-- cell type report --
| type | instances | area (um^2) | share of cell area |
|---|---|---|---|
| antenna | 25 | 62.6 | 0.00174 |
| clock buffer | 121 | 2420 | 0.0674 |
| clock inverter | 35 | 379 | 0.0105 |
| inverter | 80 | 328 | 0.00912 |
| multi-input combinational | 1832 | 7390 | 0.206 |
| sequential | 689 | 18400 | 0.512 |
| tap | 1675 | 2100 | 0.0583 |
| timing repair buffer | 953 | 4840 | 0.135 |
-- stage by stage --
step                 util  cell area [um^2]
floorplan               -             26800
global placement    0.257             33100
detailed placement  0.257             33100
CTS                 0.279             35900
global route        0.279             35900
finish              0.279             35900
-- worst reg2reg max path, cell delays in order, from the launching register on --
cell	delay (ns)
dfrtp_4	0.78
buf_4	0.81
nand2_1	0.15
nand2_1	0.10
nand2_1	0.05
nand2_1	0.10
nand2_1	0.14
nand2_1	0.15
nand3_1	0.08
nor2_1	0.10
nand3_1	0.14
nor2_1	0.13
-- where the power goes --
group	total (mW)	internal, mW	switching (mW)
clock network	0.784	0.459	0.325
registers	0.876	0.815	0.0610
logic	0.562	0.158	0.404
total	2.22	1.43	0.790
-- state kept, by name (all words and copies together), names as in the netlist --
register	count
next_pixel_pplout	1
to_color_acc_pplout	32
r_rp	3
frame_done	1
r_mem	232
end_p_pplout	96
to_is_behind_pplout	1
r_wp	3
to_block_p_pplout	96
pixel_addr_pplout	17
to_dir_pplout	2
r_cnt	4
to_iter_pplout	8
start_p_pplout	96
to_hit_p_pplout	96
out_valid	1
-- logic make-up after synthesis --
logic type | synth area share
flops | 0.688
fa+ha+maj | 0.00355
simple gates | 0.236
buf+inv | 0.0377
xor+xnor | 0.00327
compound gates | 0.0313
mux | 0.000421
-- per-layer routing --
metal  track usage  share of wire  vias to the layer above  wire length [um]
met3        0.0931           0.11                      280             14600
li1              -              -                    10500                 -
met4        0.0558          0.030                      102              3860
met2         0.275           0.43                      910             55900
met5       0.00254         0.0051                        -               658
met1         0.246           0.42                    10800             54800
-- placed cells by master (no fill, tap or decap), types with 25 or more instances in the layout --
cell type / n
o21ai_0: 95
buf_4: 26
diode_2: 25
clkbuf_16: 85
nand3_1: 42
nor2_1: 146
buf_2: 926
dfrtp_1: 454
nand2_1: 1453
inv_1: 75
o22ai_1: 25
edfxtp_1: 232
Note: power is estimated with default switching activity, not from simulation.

-----

» **Task goal**: Your answer must be an exact copy of every entry above.

» **Result below**:
-- cell type report --
| type | instances | area (um^2) | share of cell area |
|---|---|---|---|
| antenna | 25 | 62.6 | 0.00174 |
| clock buffer | 121 | 2420 | 0.0674 |
| clock inverter | 35 | 379 | 0.0105 |
| inverter | 80 | 328 | 0.00912 |
| multi-input combinational | 1832 | 7390 | 0.206 |
| sequential | 689 | 18400 | 0.512 |
| tap | 1675 | 2100 | 0.0583 |
| timing repair buffer | 953 | 4840 | 0.135 |
-- stage by stage --
step                 util  cell area [um^2]
floorplan               -             26800
global placement    0.257             33100
detailed placement  0.257             33100
CTS                 0.279             35900
global route        0.279             35900
finish              0.279             35900
-- worst reg2reg max path, cell delays in order, from the launching register on --
cell	delay (ns)
dfrtp_4	0.78
buf_4	0.81
nand2_1	0.15
nand2_1	0.10
nand2_1	0.05
nand2_1	0.10
nand2_1	0.14
nand2_1	0.15
nand3_1	0.08
nor2_1	0.10
nand3_1	0.14
nor2_1	0.13
-- where the power goes --
group	total (mW)	internal, mW	switching (mW)
clock network	0.784	0.459	0.325
registers	0.876	0.815	0.0610
logic	0.562	0.158	0.404
total	2.22	1.43	0.790
-- state kept, by name (all words and copies together), names as in the netlist --
register	count
next_pixel_pplout	1
to_color_acc_pplout	32
r_rp	3
frame_done	1
r_mem	232
end_p_pplout	96
to_is_behind_pplout	1
r_wp	3
to_block_p_pplout	96
pixel_addr_pplout	17
to_dir_pplout	2
r_cnt	4
to_iter_pplout	8
start_p_pplout	96
to_hit_p_pplout	96
out_valid	1
-- logic make-up after synthesis --
logic type | synth area share
flops | 0.688
fa+ha+maj | 0.00355
simple gates | 0.236
buf+inv | 0.0377
xor+xnor | 0.00327
compound gates | 0.0313
mux | 0.000421
-- per-layer routing --
metal  track usage  share of wire  vias to the layer above  wire length [um]
met3        0.0931           0.11                      280             14600
li1              -              -                    10500                 -
met4        0.0558          0.030                      102              3860
met2         0.275           0.43                      910             55900
met5       0.00254         0.0051                        -               658
met1         0.246           0.42                    10800             54800
-- placed cells by master (no fill, tap or decap), types with 25 or more instances in the layout --
cell type / n
o21ai_0: 95
buf_4: 26
diode_2: 25
clkbuf_16: 85
nand3_1: 42
nor2_1: 146
buf_2: 926
dfrtp_1: 454
nand2_1: 1453
inv_1: 75
o22ai_1: 25
edfxtp_1: 232
Note: power is estimated with default switching activity, not from simulation.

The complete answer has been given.